_Exercise prompt:_ When you reach the entries below, transcribe each one exactly as it stands.

(Data entries)
====
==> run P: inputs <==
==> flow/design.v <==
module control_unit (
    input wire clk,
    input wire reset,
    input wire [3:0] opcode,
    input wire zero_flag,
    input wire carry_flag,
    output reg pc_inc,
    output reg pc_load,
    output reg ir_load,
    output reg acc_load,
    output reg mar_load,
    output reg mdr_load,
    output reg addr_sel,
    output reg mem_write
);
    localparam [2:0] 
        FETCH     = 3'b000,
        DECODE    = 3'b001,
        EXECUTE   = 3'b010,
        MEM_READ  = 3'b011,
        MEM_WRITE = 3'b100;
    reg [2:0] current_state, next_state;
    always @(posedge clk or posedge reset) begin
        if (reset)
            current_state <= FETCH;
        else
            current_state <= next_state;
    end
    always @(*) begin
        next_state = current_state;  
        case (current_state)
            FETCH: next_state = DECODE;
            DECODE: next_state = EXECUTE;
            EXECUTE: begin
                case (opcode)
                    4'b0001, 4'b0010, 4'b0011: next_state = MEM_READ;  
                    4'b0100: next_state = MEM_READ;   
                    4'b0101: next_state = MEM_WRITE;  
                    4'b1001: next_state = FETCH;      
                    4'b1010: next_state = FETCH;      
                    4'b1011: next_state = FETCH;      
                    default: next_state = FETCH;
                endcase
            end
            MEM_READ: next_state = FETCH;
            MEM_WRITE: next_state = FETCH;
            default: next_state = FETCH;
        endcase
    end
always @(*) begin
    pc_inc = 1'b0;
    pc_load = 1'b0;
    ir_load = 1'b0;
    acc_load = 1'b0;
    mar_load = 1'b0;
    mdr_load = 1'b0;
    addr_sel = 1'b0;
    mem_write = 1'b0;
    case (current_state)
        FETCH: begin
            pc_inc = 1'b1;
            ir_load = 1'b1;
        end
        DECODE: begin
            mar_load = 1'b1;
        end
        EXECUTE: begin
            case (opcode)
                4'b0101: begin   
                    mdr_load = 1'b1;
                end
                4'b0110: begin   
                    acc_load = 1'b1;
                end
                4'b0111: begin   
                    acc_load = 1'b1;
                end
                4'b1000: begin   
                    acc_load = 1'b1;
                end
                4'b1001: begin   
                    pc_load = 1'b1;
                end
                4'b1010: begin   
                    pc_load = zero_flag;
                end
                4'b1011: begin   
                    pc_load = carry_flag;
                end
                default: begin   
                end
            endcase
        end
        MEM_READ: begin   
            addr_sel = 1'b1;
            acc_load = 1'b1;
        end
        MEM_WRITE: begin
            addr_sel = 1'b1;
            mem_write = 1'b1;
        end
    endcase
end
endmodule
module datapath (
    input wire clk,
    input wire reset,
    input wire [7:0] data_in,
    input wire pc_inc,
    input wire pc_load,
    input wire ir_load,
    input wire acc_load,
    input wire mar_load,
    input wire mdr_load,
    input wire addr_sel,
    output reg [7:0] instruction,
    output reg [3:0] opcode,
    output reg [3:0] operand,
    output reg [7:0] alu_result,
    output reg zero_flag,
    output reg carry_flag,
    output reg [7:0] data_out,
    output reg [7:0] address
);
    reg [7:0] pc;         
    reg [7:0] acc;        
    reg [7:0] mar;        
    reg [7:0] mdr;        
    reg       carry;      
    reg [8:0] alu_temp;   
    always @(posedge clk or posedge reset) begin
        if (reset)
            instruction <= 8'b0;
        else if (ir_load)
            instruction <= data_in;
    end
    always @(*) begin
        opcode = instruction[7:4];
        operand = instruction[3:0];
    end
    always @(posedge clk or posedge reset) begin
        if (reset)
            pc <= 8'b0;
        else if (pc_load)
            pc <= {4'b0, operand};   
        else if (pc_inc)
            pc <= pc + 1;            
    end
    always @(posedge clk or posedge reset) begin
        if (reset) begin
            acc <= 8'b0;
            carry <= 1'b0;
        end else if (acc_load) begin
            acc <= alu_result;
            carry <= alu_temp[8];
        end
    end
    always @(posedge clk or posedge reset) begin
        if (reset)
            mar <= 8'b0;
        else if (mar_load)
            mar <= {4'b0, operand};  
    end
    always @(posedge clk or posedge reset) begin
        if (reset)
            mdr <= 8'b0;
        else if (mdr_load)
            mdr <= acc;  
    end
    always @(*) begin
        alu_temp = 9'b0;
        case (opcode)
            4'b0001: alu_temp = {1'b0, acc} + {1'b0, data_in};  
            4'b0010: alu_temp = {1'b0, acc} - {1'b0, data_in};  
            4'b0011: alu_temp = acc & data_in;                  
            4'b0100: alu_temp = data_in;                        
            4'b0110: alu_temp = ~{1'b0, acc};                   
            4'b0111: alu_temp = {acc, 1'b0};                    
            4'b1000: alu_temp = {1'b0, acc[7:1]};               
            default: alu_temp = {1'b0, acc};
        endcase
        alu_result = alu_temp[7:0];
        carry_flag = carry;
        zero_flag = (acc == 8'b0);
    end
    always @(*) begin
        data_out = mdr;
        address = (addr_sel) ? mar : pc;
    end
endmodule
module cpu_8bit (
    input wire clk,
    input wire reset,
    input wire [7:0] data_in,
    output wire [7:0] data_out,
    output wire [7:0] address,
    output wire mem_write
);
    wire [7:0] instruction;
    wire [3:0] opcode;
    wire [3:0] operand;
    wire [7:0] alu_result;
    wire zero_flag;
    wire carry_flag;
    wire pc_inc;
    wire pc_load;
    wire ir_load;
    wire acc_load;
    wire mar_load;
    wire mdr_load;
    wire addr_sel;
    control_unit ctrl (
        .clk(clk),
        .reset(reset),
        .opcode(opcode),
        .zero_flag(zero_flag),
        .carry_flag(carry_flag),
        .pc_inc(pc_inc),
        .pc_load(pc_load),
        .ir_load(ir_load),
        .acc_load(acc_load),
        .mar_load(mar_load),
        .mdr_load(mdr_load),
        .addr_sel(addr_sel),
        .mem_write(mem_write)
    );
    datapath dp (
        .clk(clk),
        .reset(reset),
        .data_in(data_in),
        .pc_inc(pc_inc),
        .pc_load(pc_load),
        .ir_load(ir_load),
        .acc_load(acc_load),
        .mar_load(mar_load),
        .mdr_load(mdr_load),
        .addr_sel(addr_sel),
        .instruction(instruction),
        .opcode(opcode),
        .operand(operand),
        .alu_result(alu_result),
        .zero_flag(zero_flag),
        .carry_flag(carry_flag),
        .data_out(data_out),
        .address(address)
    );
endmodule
====
_Exercise solution:_
==> run P: inputs <==
==> flow/design.v <==
module control_unit (
    input wire clk,
    input wire reset,
    input wire [3:0] opcode,
    input wire zero_flag,
    input wire carry_flag,
    output reg pc_inc,
    output reg pc_load,
    output reg ir_load,
    output reg acc_load,
    output reg mar_load,
    output reg mdr_load,
    output reg addr_sel,
    output reg mem_write
);
    localparam [2:0] 
        FETCH     = 3'b000,
        DECODE    = 3'b001,
        EXECUTE   = 3'b010,
        MEM_READ  = 3'b011,
        MEM_WRITE = 3'b100;
    reg [2:0] current_state, next_state;
    always @(posedge clk or posedge reset) begin
        if (reset)
            current_state <= FETCH;
        else
            current_state <= next_state;
    end
    always @(*) begin
        next_state = current_state;  
        case (current_state)
            FETCH: next_state = DECODE;
            DECODE: next_state = EXECUTE;
            EXECUTE: begin
                case (opcode)
                    4'b0001, 4'b0010, 4'b0011: next_state = MEM_READ;  
                    4'b0100: next_state = MEM_READ;   
                    4'b0101: next_state = MEM_WRITE;  
                    4'b1001: next_state = FETCH;      
                    4'b1010: next_state = FETCH;      
                    4'b1011: next_state = FETCH;      
                    default: next_state = FETCH;
                endcase
            end
            MEM_READ: next_state = FETCH;
            MEM_WRITE: next_state = FETCH;
            default: next_state = FETCH;
        endcase
    end
always @(*) begin
    pc_inc = 1'b0;
    pc_load = 1'b0;
    ir_load = 1'b0;
    acc_load = 1'b0;
    mar_load = 1'b0;
    mdr_load = 1'b0;
    addr_sel = 1'b0;
    mem_write = 1'b0;
    case (current_state)
        FETCH: begin
            pc_inc = 1'b1;
            ir_load = 1'b1;
        end
        DECODE: begin
            mar_load = 1'b1;
        end
        EXECUTE: begin
            case (opcode)
                4'b0101: begin   
                    mdr_load = 1'b1;
                end
                4'b0110: begin   
                    acc_load = 1'b1;
                end
                4'b0111: begin   
                    acc_load = 1'b1;
                end
                4'b1000: begin   
                    acc_load = 1'b1;
                end
                4'b1001: begin   
                    pc_load = 1'b1;
                end
                4'b1010: begin   
                    pc_load = zero_flag;
                end
                4'b1011: begin   
                    pc_load = carry_flag;
                end
                default: begin   
                end
            endcase
        end
        MEM_READ: begin   
            addr_sel = 1'b1;
            acc_load = 1'b1;
        end
        MEM_WRITE: begin
            addr_sel = 1'b1;
            mem_write = 1'b1;
        end
    endcase
end
endmodule
module datapath (
    input wire clk,
    input wire reset,
    input wire [7:0] data_in,
    input wire pc_inc,
    input wire pc_load,
    input wire ir_load,
    input wire acc_load,
    input wire mar_load,
    input wire mdr_load,
    input wire addr_sel,
    output reg [7:0] instruction,
    output reg [3:0] opcode,
    output reg [3:0] operand,
    output reg [7:0] alu_result,
    output reg zero_flag,
    output reg carry_flag,
    output reg [7:0] data_out,
    output reg [7:0] address
);
    reg [7:0] pc;         
    reg [7:0] acc;        
    reg [7:0] mar;        
    reg [7:0] mdr;        
    reg       carry;      
    reg [8:0] alu_temp;   
    always @(posedge clk or posedge reset) begin
        if (reset)
            instruction <= 8'b0;
        else if (ir_load)
            instruction <= data_in;
    end
    always @(*) begin
        opcode = instruction[7:4];
        operand = instruction[3:0];
    end
    always @(posedge clk or posedge reset) begin
        if (reset)
            pc <= 8'b0;
        else if (pc_load)
            pc <= {4'b0, operand};   
        else if (pc_inc)
            pc <= pc + 1;            
    end
    always @(posedge clk or posedge reset) begin
        if (reset) begin
            acc <= 8'b0;
            carry <= 1'b0;
        end else if (acc_load) begin
            acc <= alu_result;
            carry <= alu_temp[8];
        end
    end
    always @(posedge clk or posedge reset) begin
        if (reset)
            mar <= 8'b0;
        else if (mar_load)
            mar <= {4'b0, operand};  
    end
    always @(posedge clk or posedge reset) begin
        if (reset)
            mdr <= 8'b0;
        else if (mdr_load)
            mdr <= acc;  
    end
    always @(*) begin
        alu_temp = 9'b0;
        case (opcode)
            4'b0001: alu_temp = {1'b0, acc} + {1'b0, data_in};  
            4'b0010: alu_temp = {1'b0, acc} - {1'b0, data_in};  
            4'b0011: alu_temp = acc & data_in;                  
            4'b0100: alu_temp = data_in;                        
            4'b0110: alu_temp = ~{1'b0, acc};                   
            4'b0111: alu_temp = {acc, 1'b0};                    
            4'b1000: alu_temp = {1'b0, acc[7:1]};               
            default: alu_temp = {1'b0, acc};
        endcase
        alu_result = alu_temp[7:0];
        carry_flag = carry;
        zero_flag = (acc == 8'b0);
    end
    always @(*) begin
        data_out = mdr;
        address = (addr_sel) ? mar : pc;
    end
endmodule
module cpu_8bit (
    input wire clk,
    input wire reset,
    input wire [7:0] data_in,
    output wire [7:0] data_out,
    output wire [7:0] address,
    output wire mem_write
);
    wire [7:0] instruction;
    wire [3:0] opcode;
    wire [3:0] operand;
    wire [7:0] alu_result;
    wire zero_flag;
    wire carry_flag;
    wire pc_inc;
    wire pc_load;
    wire ir_load;
    wire acc_load;
    wire mar_load;
    wire mdr_load;
    wire addr_sel;
    control_unit ctrl (
        .clk(clk),
        .reset(reset),
        .opcode(opcode),
        .zero_flag(zero_flag),
        .carry_flag(carry_flag),
        .pc_inc(pc_inc),
        .pc_load(pc_load),
        .ir_load(ir_load),
        .acc_load(acc_load),
        .mar_load(mar_load),
        .mdr_load(mdr_load),
        .addr_sel(addr_sel),
        .mem_write(mem_write)
    );
    datapath dp (
        .clk(clk),
        .reset(reset),
        .data_in(data_in),
        .pc_inc(pc_inc),
        .pc_load(pc_load),
        .ir_load(ir_load),
        .acc_load(acc_load),
        .mar_load(mar_load),
        .mdr_load(mdr_load),
        .addr_sel(addr_sel),
        .instruction(instruction),
        .opcode(opcode),
        .operand(operand),
        .alu_result(alu_result),
        .zero_flag(zero_flag),
        .carry_flag(carry_flag),
        .data_out(data_out),
        .address(address)
    );
endmodule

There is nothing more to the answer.